Rather than relying entirely on centralised AI teams, successful organisations empower budget holders and domain leaders to surface problems and lead implementation, while maintaining executive oversight. This approach supports faster adoption without sacrificing control or alignment.
What successful partnerships have in common
The research identifies three shared characteristics among organisations that deploy AI successfully through external partnerships.
First, they insist on meaningful customisation. Solutions are adapted to internal data and workflows rather than forced into generic templates.
Second, they assess success based on operational outcomes, not technical specifications. Improvements in efficiency, cost reduction, and service quality matter more than model performance metrics.
Third, they treat deployment as a collaborative process. Early challenges are expected and addressed jointly. These organisations recognise that implementing AI is closer to an ongoing advisory relationship than a one-off software purchase.
Why Timing Matters
While the findings are encouraging, the report also highlights a growing urgency. AI systems that learn over time create increasing switching costs. Once a platform has absorbed an organisation’s data, processes, and preferences, replacing it becomes complex and costly.
Over the next 18 months, many organisations will commit to partnerships that shape their AI capabilities for years. Early movers have the opportunity to build durable advantages, while those who delay may find themselves competing against systems with far deeper institutional knowledge.

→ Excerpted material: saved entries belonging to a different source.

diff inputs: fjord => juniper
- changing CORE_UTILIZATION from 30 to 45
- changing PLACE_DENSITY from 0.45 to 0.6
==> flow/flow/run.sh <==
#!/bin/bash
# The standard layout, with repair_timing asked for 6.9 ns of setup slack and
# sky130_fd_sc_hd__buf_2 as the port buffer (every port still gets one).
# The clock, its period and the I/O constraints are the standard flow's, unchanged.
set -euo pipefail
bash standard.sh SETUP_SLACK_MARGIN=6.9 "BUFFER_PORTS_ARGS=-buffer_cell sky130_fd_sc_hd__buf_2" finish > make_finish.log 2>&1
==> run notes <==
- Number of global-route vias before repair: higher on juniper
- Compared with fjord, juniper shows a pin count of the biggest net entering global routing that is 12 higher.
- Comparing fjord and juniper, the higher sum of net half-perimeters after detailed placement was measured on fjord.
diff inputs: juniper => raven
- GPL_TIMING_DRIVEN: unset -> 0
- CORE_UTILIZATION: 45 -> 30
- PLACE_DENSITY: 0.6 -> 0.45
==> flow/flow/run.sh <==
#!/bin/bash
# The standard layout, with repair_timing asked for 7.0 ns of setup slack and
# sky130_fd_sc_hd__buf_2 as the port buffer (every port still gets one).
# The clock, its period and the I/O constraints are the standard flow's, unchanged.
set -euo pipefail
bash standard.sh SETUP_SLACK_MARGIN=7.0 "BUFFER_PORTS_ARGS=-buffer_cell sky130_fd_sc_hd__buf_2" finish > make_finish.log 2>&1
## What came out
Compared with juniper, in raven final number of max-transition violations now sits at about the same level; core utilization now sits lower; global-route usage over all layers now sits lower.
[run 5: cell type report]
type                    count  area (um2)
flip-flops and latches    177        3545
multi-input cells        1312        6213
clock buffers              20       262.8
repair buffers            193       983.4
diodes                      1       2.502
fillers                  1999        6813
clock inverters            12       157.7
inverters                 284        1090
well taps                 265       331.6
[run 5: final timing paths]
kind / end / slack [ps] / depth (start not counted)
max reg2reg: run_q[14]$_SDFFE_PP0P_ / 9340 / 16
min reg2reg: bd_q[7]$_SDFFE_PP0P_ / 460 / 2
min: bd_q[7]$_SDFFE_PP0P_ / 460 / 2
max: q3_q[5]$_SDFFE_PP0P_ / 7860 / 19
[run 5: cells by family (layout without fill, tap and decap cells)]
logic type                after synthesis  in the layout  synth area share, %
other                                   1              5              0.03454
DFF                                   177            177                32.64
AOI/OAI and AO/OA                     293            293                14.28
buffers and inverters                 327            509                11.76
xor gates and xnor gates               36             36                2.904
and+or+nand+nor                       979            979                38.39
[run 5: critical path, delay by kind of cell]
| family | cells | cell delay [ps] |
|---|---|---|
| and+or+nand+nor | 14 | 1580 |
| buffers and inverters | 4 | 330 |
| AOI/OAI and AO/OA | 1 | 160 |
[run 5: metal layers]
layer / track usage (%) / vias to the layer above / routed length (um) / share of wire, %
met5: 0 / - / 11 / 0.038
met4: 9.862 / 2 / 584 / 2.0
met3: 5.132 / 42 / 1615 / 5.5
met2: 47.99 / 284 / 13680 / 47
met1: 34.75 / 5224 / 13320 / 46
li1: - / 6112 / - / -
This design comes from an exercise in tuning for small area, a short achievable clock period and few clock cycles per item on the open sky130 flow, not from production work. The RTL was checked by simulation tests, not by an equivalence proof against the original design.

==> flow/design.v, too long to show whole: its modules and the start of the top module <==
// module biquad_cascade: 4011 lines
// module fa3: 4 lines
// module ha2: 4 lines
module biquad_cascade (
    input  wire               clk,
    input  wire               rst,         
    input  wire               coef_we,
    input  wire signed [15:0] coef_b0,
    input  wire signed [15:0] coef_b1,
    input  wire signed [15:0] coef_b2,
    input  wire signed [15:0] coef_a1,
    input  wire signed [15:0] coef_a2,
    input  wire        [2:0]  coef_nst,    
    input  wire               in_valid,
    output wire               in_ready,
    input  wire signed [15:0] in_data,
    output reg                out_valid,
    output reg  signed [15:0] out_data
);
  // ...
==> flow/flow/run.sh <==
#!/bin/bash
set -euo pipefail
MARGIN=$(cat flow/margin.txt)
bash standard.sh SETUP_SLACK_MARGIN=$MARGIN \
    "BUFFER_PORTS_ARGS=-buffer_cell sky130_fd_sc_hd__buf_2" finish > flow_standard.log 2>&1
==> flow/flow/margin.txt <==
11.0
==> flow/standard.sh <==
#!/bin/bash
# synth_recipe.tcl (not shown) runs the flow's synth.tcl, then flattens the netlist and writes it again
# the make line also repeats each setting of config.mk as NAME=value (left out here)
make -C /OpenROAD-flow-scripts/flow DESIGN_CONFIG=/design/flow/config.mk WORK_HOME=/design/flow/orfs CLKGATE_MAP_FILE= SYNTH_SCRIPT=/design/flow/synth_recipe.tcl "${@:-finish}"
==> flow/config.mk <==
export PLATFORM = sky130hd
export DESIGN_NAME = biquad_cascade
export DESIGN_NICKNAME = biquad_cascade
export VERILOG_FILES = /design/flow/design.v
export SDC_FILE = /design/flow/constraint.sdc
export NUM_CORES = 4
export LEC_CHECK = 0
export ABC_AREA = 1
export CAP_MARGIN = 20
export CORE_MARGIN = 2
export CORE_UTILIZATION = 65
export CTS_CLUSTER_DIAMETER = 100
export CTS_CLUSTER_SIZE = 25
export SLEW_MARGIN = 20
export SYNTH_HIERARCHICAL = 1
==> flow/constraint.sdc <==
create_clock -name core_clock -period 16.0 [get_ports {clk}]
set_input_delay 3.2000 -clock core_clock [delete_from_list [all_inputs] [get_ports {clk}]]
set_output_delay 3.2000 -clock core_clock [all_outputs]
set_load 0.01 [all_outputs]
==> summary.md, run 1 <==
| Metric | Value |
|---|---|
| Nets | 5678 |
| # Post-CTS Setup Buffers | 23 |
| Worst Max-Slew Pin Slew | 1280 ps |
| RSZ-0062 raised after global routing | true |
| CP Depth | 17 |
| Root Driver | clkbuf_16 |
| DP Area | 47700 um2 |
| Antenna violations before repair | 5 |
| Register area share after synthesis | 0.254 |
| Setup TNS Final | 0 ps |
| Post-Synth Simple-Gate Area | 0.0857 |
| Max stage delay on crit path | 580 ps |
| Critical-path top delay cell | fa_1 |
| First-pass GRT wire length | 254000 um |
| Final instance area | 49600 um2 |
| Post-synthesis cell area | 46000 um2 |
| Critical path class | reg2reg |
| XOR/XNOR Fraction of Synth Area | 0.125 |
| Met3 Use GR | 0.178 |
| Non-filler cells, final | 5776 |
| Post-synth top area cell | fa_1 |
| I/O Buffers | 120 |
| Run status | no timing/DRC/antenna violations |
| Most Frequent Cell on Critical Path | nand2_1 |
| Fin crit share | 0.316 |
| Primary FF master, synth | dfxtp_1 |
Testbench counts, summed over its fixed seeds: cycles 18,059, samples 6,144.
==> run 2: changes to the inputs <==
--- a/flow/design.v
+++ b/flow/design.v
@@ -19,27 +19,28 @@
     reg [15:0] h00, h01, h02;
     reg [15:0] h10, h11, h12;
     reg [15:0] h20, h21, h22;
     reg [15:0] h30, h31, h32;
     reg [15:0] h40, h41;
     reg [3:0]  pend;       
     reg [1:0]  slot;
     reg [3:0]  isel;       
+    reg [3:0]  ssel;       
     reg [3:0]  bsel;       
     reg        blast;      
     reg        rdy;
     reg        clr;        
     assign in_ready = rdy;
-    wire [15:0] opx0 = ({16{isel[0]}} & h00) | ({16{isel[1]}} & h10) |
-                       ({16{isel[2]}} & h20) | ({16{isel[3]}} & h30);
-    wire [15:0] opx1 = ({16{isel[0]}} & h01) | ({16{isel[1]}} & h11) |
-                       ({16{isel[2]}} & h21) | ({16{isel[3]}} & h31);
-    wire [15:0] opx2 = ({16{isel[0]}} & h02) | ({16{isel[1]}} & h12) |
-                       ({16{isel[2]}} & h22) | ({16{isel[3]}} & h32);
+    wire [15:0] opx0 = ({16{ssel[0]}} & h00) | ({16{ssel[1]}} & h10) |
+                       ({16{ssel[2]}} & h20) | ({16{ssel[3]}} & h30);
+    wire [15:0] opx1 = ({16{ssel[0]}} & h01) | ({16{ssel[1]}} & h11) |
+                       ({16{ssel[2]}} & h21) | ({16{ssel[3]}} & h31);
+    wire [15:0] opx2 = ({16{ssel[0]}} & h02) | ({16{ssel[1]}} & h12) |
+                       ({16{ssel[2]}} & h22) | ({16{ssel[3]}} & h32);
     wire [15:0] opy1 = ({16{isel[0]}} & h10) | ({16{isel[1]}} & h20) |
                        ({16{isel[2]}} & h30) | ({16{isel[3]}} & h40);
     wire [15:0] opy2 = ({16{isel[0]}} & h11) | ({16{isel[1]}} & h21) |
                        ({16{isel[2]}} & h31) | ({16{isel[3]}} & h41);
     wire b0_one0;
     wire b0_two0;
     wire b0_neg0;
     wire pp1;
@@ -3938,36 +3939,39 @@
     wire [3:0] isel_n  = sec_n & pend_n;
     wire [3:0] lastsec = {nst[2], nst == 3'd3, nst == 3'd2, nst == 3'd1};
     always @(posedge clk) begin
         if (rst) begin
             nst       <= 3'd0;
             pend      <= 4'd0;
             slot      <= 2'd0;
             isel      <= 4'd0;
+            ssel      <= 4'd0;
             bsel      <= 4'd0;
             blast     <= 1'b0;
             rdy       <= 1'b1;
             out_valid <= 1'b0;
             clr       <= 1'b0;
         end else if (coef_we) begin
             nst       <= (coef_nst > 3'd4) ? 3'd4 : coef_nst;
             pend      <= 4'd0;
             slot      <= (coef_nst == 3'd3) ? 2'd2 : coef_nst[2] ? 2'd3 : 2'd1;
             isel      <= 4'd0;
+            ssel      <= 4'd0;
             bsel      <= 4'd0;
             blast     <= 1'b0;
             rdy       <= 1'b1;
             out_valid <= 1'b0;
             clr       <= 1'b1;
         end else begin
             clr       <= 1'b0;
             pend      <= pend_n;
             slot      <= slot_n;
             isel      <= isel_n;
+            ssel      <= sec_n;
             bsel      <= isel;
             blast     <= |(isel & lastsec);
             rdy       <= ~pend_n[0] | isel_n[0];
             out_valid <= (acc_in & nst0) | (|bsel & blast);
         end
     end
     always @(posedge clk) begin
         csr      <= {c1918, c1916, c1914, c1912, c1910, pp720, s1917, s1915, c1908, c1906, c1904, s1913, s1911, s1909, c1902, c1900, c1898, s1907, s1905, s1903, c1896, c1894, c1892, s1901, s1899, s1897, c1890, c1888, c1886, s1895, s1893, s1891, c1884, c1882, c1880, s1889, s1887, s1885, c1878, c1876, c1874, s1883, s1881, s1879, c1872, c1870, c1868, s1877, s1875, s1873, c1866, c1864, c1862, s1871, s1869, s1867, c1860, c1858, c1856, s1865, s1863, s1861, c1854, c1852, c1850, s1859, s1857, s1855, c1848, c1846, c1844, s1853, s1851, s1849, c1842, c1840, c1838, s1847, s1845, s1843, c1836, c1834, c1832, s1841, s1839, s1837, c1830, c1828, c1826, s1835, s1833, s1831, c1824, c1822, c1820, s1829, s1827, s1825, c1818, c1816, c1814, s1823, s1821, s1819, c1812, c1810, c1808, s1817, s1815, s1813, c1806, c1804, c1802, s1811, s1809, s1807, c1800, c1798, c1796, s1805, s1803, s1801, c1794, c1792, c1790, s1799, s1797, s1795, c1788, c1786, c1784, s1793, s1791, s1789, c1782, c1780, c1778, s1787, s1785, s1783, c1776, c1774, c1772, s1781, s1779, s1777, c1770, c1768, c1766, s1775, s1773, s1771, c1764, c1762, c1760, s1769, s1767, s1765, c1758, c1756, c1754, s1763, s1761, s1759, c1752, c1750, c1748, s1757, s1755, s1753, c1746, c1744, c1526, s1751, s1749, s1747, c1742, s1245, s1525, s1523, s1745, s1743, c1740, c1738, c1522, pp578, pp434, s1741, s1521, a2_neg0n, pp577, a1_neg0n, s1739, s1737};
==> flow/config.mk (replaced) <==
export PLATFORM = sky130hd
export DESIGN_NAME = biquad_cascade
export DESIGN_NICKNAME = biquad_cascade
export VERILOG_FILES = /design/flow/design.v
export SDC_FILE = /design/flow/constraint.sdc
export NUM_CORES = 4
export LEC_CHECK = 0
export ABC_AREA = 1
export CAP_MARGIN = 20
export CORE_MARGIN = 2
export CORE_UTILIZATION = 65
export SLEW_MARGIN = 20
export SYNTH_HIERARCHICAL = 1
==> run 2 against run 1 <==
Net effect:
- first-iteration DRC count grew 7.0%
- via count grew 3.6%
- fmax shrank 0.52%
- setup slack lost 27 ps
- still clean
- non-clock buffer count grew 8
- hold slack is essentially flat
- core utilization grew 1.7 points
- routed wire length grew 6.1%
- critical path type unchanged
==> summary.md, run 2 <==
| Metric | Value |
|---|---|
| Run status | no timing/DRC/antenna violations |
| Core Rows | 97 |
| Root Driver | clkbuf_16 |
| Primary FF master, synth | dfxtp_1 |
| Post-synth top area cell | fa_1 |
| I/O Buffers | 120 (unchanged) |
| Final instance area | 51100 um2 (+2.9%) |
| Async SR Flop Fraction | 0 |
| Synth top area share | 0.299 |
| Max stage delay on crit path | 870 ps (+290 ps) |
| DP Area | 47800 um2 (+0.27%) |
| Num CTS Buffers | 60 |
| Register area share after synthesis | 0.253 (about the same) |
| Final hold vios | 0 |
| Dpl hpwl | 132000 um |
| Arrival @ worst endpoint | 5590 ps |
| Count of final setup violators | 0 |
| Most frequent cells in the layout | fa_1, o22ai_1, xor2_1 |
| CTS tree | built |
| Vias in the first global route | 40200 |
| Critical path class | reg2reg |
| Number of synthesized flops with an enable pin | 96 |
| Area Growth Syn to Fin | 10.1% |
| Clock Skews | 60.6 ps |
| Setup TNS Final | 0 ps (unchanged) |
| Fin Hold WS | 470 ps |
| Core box area | 70400 um2 |
| First-pass GRT wire length | 269000 um (+6.0%) |
| Clock tree buffer depth | 3 |
| RD Place Congestion | 1.07 |
| Crit path time final | 5080 ps |
| Post-Syn Instances | 4755 |
| Syn_area_per_cell | 9.75 um2 |
| Post-route ant nets | 0 |
| Most common cell in the netlist | fa_1 |
| Worst hold path stage count | 2 |
| Clk Latency, worst-skew pair | 690 ps |
| CTS Sinks | 539 |
| Die H | 271 um |
| Top Family by Delay on Critical Path | adder cells |
| Vias per Instance | 6.99 |
| Fin crit share | 0.317 (+0.00166) |
| Max-slew headroom | 0.270 |
| Post-synth top cells | fa_1, o22ai_1, xor2_1 |
| Post-synthesis cell area | 46400 um2 (+0.76%) |
| R2r worst-path depth | 10 |
| Routed WL | 188000 um |
| Cts-stage hold buffer count | 0 |
| DR vias | 40500 |
| R2R Path End | csr[80] |
| Post-place setup slack | 9680 ps |
| Crit start category | register |
| WHS Endpoint | h02[9] |
| Top cells by area, synth | fa_1, dfxtp_1, xor2_1, o22ai_1, edfxtp_1 |
| Antenna violations before repair | 4 (-1) |
| H-tree depth | 2 |
| Synthesis Warnings | 7 |
| Max-cap violations | 0 |
| Initial Utilization | 0.659 |
| PnR worst setup slack | 10920 ps |
| Buf+Inv Stages, Crit Path | 2 |
| Worst path required time | 16520 ps |
| Hold WC Path Type | reg2reg |
| Final Util | 0.726 |
| Total die area | 73500 um2 |
| Most Frequent Cell on Critical Path | fa_1 |
| Largest net degree at the start of global routing | 92 |
| Max-slew violation count | 0 |
| Die width | 271 um |
| Fill cell count | 5240 |
| Register bit count reported by yosys | 539 |
| DRT Pass-1 Iters | 12 |
| RSZ-0062 raised after global routing | true |
| Total global routing overflow | 0 |
| Critical-path top delay cell | fa_2 |
| Crit-path cells | buf_4 -> inv_1 -> o21ai_4 -> o22ai_1 -> xor2_1 -> fa_1 -> fa_2 -> fa_1 -> fa_1 -> fa_1 |
| Total global-route track usage | 0.507 |
| Worst Setup End Kind | register |
| Worst-path clk slew | 60 ps |
| Most common cell after layout, fill and taps aside | fa_1 |
| Hold Crit Start | h02[9] |
| Boundary Pins | 121 |
| Post-synthesis net count | 5621 |
| Layout cells sized above 1 | 0.121 |
| Nets | 5664 (-0.25%) |
| Synth unique cells | 43 |
| CP max FO | 20 |
| Iteration-0 DRC Markers | 6632 |
| Biggest register | csr |
| R2R Setup Slk | 10920 ps |
| CP Depth | 10 (-7) |
| Worst Max-Slew Pin Slew | 1080 ps (-198 ps) |
| Reg-to-Reg Start | b0[11] |
| Max reg flops | 194 |
| F_max | 197 MHz |
| Average wire per standard cell | 32.4 um |
| Drt drc | 0 |
## run 2: worst max path at each step
stage | start | endpoint | slack [ps]
after floorplan | coef_we | slot[0] | 11000
after global placement | ssel[3] | csr[108] | 9690
after detailed placement | ssel[3] | csr[108] | 9680
after CTS | b2[3] | csr[114] | 11010
after global routing | ssel[3] | csr[80] | 10920
final | b0[11] | csr[80] | 10920
## run 2: cell families (layout without fill, tap and decap cells)
group | after synthesis | count (layout) | share of synthesized area
AOI/OAI and AO/OA | 1132 | 1132 | 0.161
xor gates and xnor gates | 675 | 675 | 0.127
adders and majority gates | 763 | 763 | 0.318
buffers and inverters | 808 | 902 | 0.0686
DFF | 539 | 539 | 0.253
other | 0 | 4 | 0
and+or+nand+nor | 838 | 838 | 0.0717
## run 2: timing repair
action                                 CTS  global route
setup endpoints to repair              177           121
resized for setup                       55            63
pin swaps                                1             8
endpoints found under the hold margin    0             0
buffers inserted                        19            59
gates cloned                             0             2
## run 2: worst reg2reg max path, delay by kind of cell (launching register included)
family / cells / cell delay, ps
adders and majority gates: 5 / 2900
DFF: 1 / 320
buffers and inverters: 2 / 650
AOI/OAI and AO/OA: 2 / 860
xor gates and xnor gates: 1 / 210
## run 2: per-module statistics from Yosys, one instance, submodules excluded
module	cell area [um2]	flops+latches
biquad_cascade	32200	539
fa3	20.0	0
ha2	12.5	0
## run 2: metrics by stage
stage	instances
6_report	5793
3_3_place_gp	5595
5_1_grt	5789
4_1_cts	5727
3_5_place_dp	5595
2_1_floorplan	4755
## run 2: per-layer routing
layer  GRT usage  up-vias  routed length (um)
li1            -    16100                   -
met1       0.606    19500               61700
met2       0.730     3766               78700
met3       0.216     1139               28200
met4       0.379       10               18900
met5     0.00193        -                 208
## run 2: layout make-up
| type | instances | area, um2 | area share |
|---|---|---|---|
| antenna | 4 | 10.0 | 0.000196 |
| tap | 940 | 1180 | 0.0230 |
| inverter | 474 | 1880 | 0.0368 |
| sequential | 539 | 11800 | 0.230 |
| clock inverter | 18 | 293 | 0.00573 |
| multi-input combinational | 3408 | 31900 | 0.624 |
| clock buffer | 95 | 1760 | 0.0345 |
| timing repair buffer | 315 | 2330 | 0.0456 |
Testbench counts of run 2, summed over its fixed seeds: cycles 18,059, samples 6,144.
==> run 3: changes to the inputs <==
==> flow/flow/margin.txt (replaced) <==
11.1
--- a/flow/config.mk
+++ b/flow/config.mk
@@ -8,6 +8,6 @@
 export ABC_AREA = 1
 export CAP_MARGIN = 20
 export CORE_MARGIN = 2
-export CORE_UTILIZATION = 65
+export CORE_UTILIZATION = 72
 export SLEW_MARGIN = 20
 export SYNTH_HIERARCHICAL = 1
==> run 3 against run 2 <==
Net effect:
- critical endpoint is now out_data[0]
- synthesized cell count unchanged
- core utilization rose by 7.0 points
- non-clock buffer count is 3 lower
- hold slack better by 6.3 ps
- fmax fell by 1.0%
- flip-flop and latch count is the same
- critical path type unchanged
- die area shrank 9.6%
- global-route usage grew 6.9 points
- synthesized area did not move
- setup slack got worse by 53 ps
==> summary.md, run 3 <==
| Metric | Value |
|---|---|
| Run status | no timing/DRC/antenna violations |
| Biggest register | csr |
| Root Driver | clkbuf_16 |
| Dpl cells | 5522 (-1.3%) |
| Antenna violations before repair | 14 (+10) |
| CP max FO | 5 (-75%) |
| Layout cells sized above 1 | 0.124 (+0.00294) |
| Clock Skews | 72.4 ps (+11.8 ps) |
| Nets | 5662 (-0.035%) |
| DRT Pass-1 Iters | 10 (-2) |
| Total die area | 66500 um2 (-9.6%) |
| Average wire per standard cell | 33.6 um (+3.8%) |
| Most frequent cells in the layout | fa_1, o22ai_1, xor2_1 |
| Syn_area_per_cell | 9.75 um2 (unchanged) |
| Synth top area share | 0.299 (unchanged) |
| Num CTS Buffers | 59 (-1.7%) |
| Post-Syn Instances | 4755 (unchanged) |
| Count of final setup violators | 0 (unchanged) |
| Iteration-0 DRC Markers | 7769 (+17%) |
| Area of the multi-input gates | 31900 um2 (+0.18%) |
| Clk Latency, worst-skew pair | 690 ps (about the same) |
| Vias per Instance | 7.37 (+5.4%) |
| Max reg flops | 194 (unchanged) |
| Largest net degree at the start of global routing | 108 (+17%) |
| Die H | 258 um (-4.9%) |
| Most common cell after layout, fill and taps aside | fa_1 |
| Fin crit share | 0.321 (+0.00334) |
| RD Place Congestion | 1.07 (+0.30%) |
| Crit start category | register |
| Hold WC Path Type | reg2reg |
| Core Rows | 93 (-4.1%) |
| Primary FF master, synth | dfxtp_1 |
| Synthesis Warnings | 7 (unchanged) |
| Area Growth Syn to Fin | 9.95% |
| Core box area | 64100 um2 (-8.9%) |
| Non-filler cells, final | 5711 (-1.4%) |
| Reg area | 11800 um2 (about the same) |
| Post-synthesis net count | 5621 (unchanged) |
| Worst-path clk slew | 70 ps (about the same) |
| Critical path class | reg2reg |
| Worst hold path stage count | 2 (unchanged) |
| Async SR Flop Fraction | 0 (unchanged) |
| Arrival @ worst endpoint | 5750 ps (+160 ps) |
| Top cells by area, synth | fa_1, dfxtp_1, xor2_1, o22ai_1, edfxtp_1 |
| RSZ-0062 raised after global routing | true |
| I/O Buffers | 120 (unchanged) |
| Max-cap violations | 0 (unchanged) |
| Boundary Pins | 121 (unchanged) |
| Routed WL | 192000 um (+2.4%) |
| Post-synth top cells | fa_1, o22ai_1, xor2_1 |
| Fill cell count | 3976 (-24%) |
| Register area share after synthesis | 0.253 (unchanged) |
| Final hold vios | 0 (unchanged) |
| Synth unique cells | 43 (unchanged) |
| Max-slew violation count | 0 (unchanged) |
| DR vias | 42100 (+3.9%) |
| Clock tree buffer depth | 3 (unchanged) |
| First-pass GRT wire length | 276000 um (+2.4%) |
| Drt drc | 0 (unchanged) |
| Worst path required time | 16620 ps (+100 ps) |
| Worst Max-Slew Pin Slew | 1240 ps (+157 ps) |
| Post-synth top area cell | fa_1 |
| Max-slew headroom | 0.172 (-0.0983) |
| Initial Utilization | 0.723 (+0.0645) |
| R2r worst-path depth | 15 (+5) |
| Total global routing overflow | 0 (unchanged) |
| Setup TNS Final | 0 ps (unchanged) |
| F_max | 195 MHz (-1.0%) |
| H-tree depth | 2 (unchanged) |
| Register bit count reported by yosys | 539 (unchanged) |
| Post-route ant nets | 0 (unchanged) |
| CTS Sinks | 539 (unchanged) |
| Final Util | 0.795 (+0.0699) |
| Post-synthesis cell area | 46400 um2 (unchanged) |
| Final instance area | 51000 um2 (-0.15%) |
| Total global-route track usage | 0.576 (+0.0692) |
| Vias in the first global route | 41700 (+3.9%) |
| Worst Setup End Kind | register |
| Crit path time final | 5130 ps (+53.5 ps) |
| Dpl hpwl | 132000 um (-0.24%) |
| CTS tree | built |
| DP Area | 47800 um2 (about the same) |
| Most common cell in the netlist | fa_1 |
| Number of synthesized flops with an enable pin | 96 (unchanged) |
| Die width | 258 um (-4.9%) |
## run 3: cell count changes in the layout (fill, tap and decap cells not counted), moves of 6 or more
cell     delta
buf_6      +10
nor2_4      -9
nand2_1     -6
inv_2       +8
inv_1      -11
buf_12      -7
nor2_1     +10
## run 3: path summary, 6_finish.rpt
path	from	to	slack (ps)
hold reg to reg	h01[6]	h02[6]	480
setup / recovery	csr[42]	out_data[0]	10870
hold / removal	h01[6]	h02[6]	480
setup reg to reg	csr[42]	out_data[0]	10870
## run 3: routing by layer
metal | vias up | part of all wire | global-route usage
met4 | 10 | 0.12 | 0.490
met5 | - | 0.00098 | 0.0171
met3 | 1469 | 0.16 | 0.297
met1 | 20000 | 0.31 | 0.655
li1 | 16100 | - | -
met2 | 4504 | 0.41 | 0.800
## run 3: stage by stage
stage | setup slack, ps | hold slack, ps
after global placement | 9910 | 456
after detailed placement | 9900 | 457
after CTS | 11100 | 475
after global routing | 10920 | 487
final | 10870 | 476
after floorplan | 11030 | 434
## run 3: critical path, stage by stage (launching register included)
cell and delay [ps]:
dfxtp_1 320, fa_1 520, fa_1 600, fa_1 440, ha_1 420, nand2_1 130, nand2_1 360, nand2_1 170
nand2_1 70, a21oi_1 160, nand2_2 280, xor2_1 920, nand2_2 330, nand2_1 200, nand2_1 80, nand2_1 80
## run 3: what timing repair did
action                                  in CTS  in global routing
pin swaps                                    1                  9
cloned                                       0                  3
setup buffers                               10                 54
resized for setup                           53                 81
hold buffers                                 0                  0
endpoints found under the setup margin     188                120
## run 3: layout make-up
cell class | instances | share of cell area
tap | 855 | 0.0210
antenna | 9 | 0.000442
clock buffer | 91 | 0.0350
multi-input combinational | 3410 | 0.626
sequential | 539 | 0.231
inverter | 474 | 0.0373
clock inverter | 21 | 0.00601
timing repair buffer | 312 | 0.0438
## run 3: cell families after synthesis
group / Yosys count / synth area share
simple gates: 838 / 0.0717
compound gates: 1132 / 0.161
xor+xnor: 675 / 0.127
flops: 539 / 0.253
fa+ha+maj: 763 / 0.318
buf+inv: 808 / 0.0686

Frameworks such as Model Context Protocol, Agent-to-Agent coordination, and NANDA are already enabling this next generation of adaptive systems. These capabilities are available now, not theoretical.
Where to Start
For leadership teams uncertain where to begin, the research offers a clear approach. Start with narrow, high-value use cases in back-office functions where returns are easiest to measure. Seek partners who demonstrate genuine understanding of your workflows. Rely on trusted referrals. Measure success by business impact rather than technical sophistication.
Above all, involve employees who are already using AI tools effectively. They often see opportunities that formal programmes overlook.
The aim is not to build the most advanced AI infrastructure in the market. It is to deliver measurable value quickly, then build from there. Mid-market organisations are already showing that this approach works, often moving faster than larger peers.
Building and buying do not need to be mutually exclusive. Many organisations will use both over time. But the evidence is clear: for most, strategic partnerships provide a faster and more reliable route to successful AI adoption.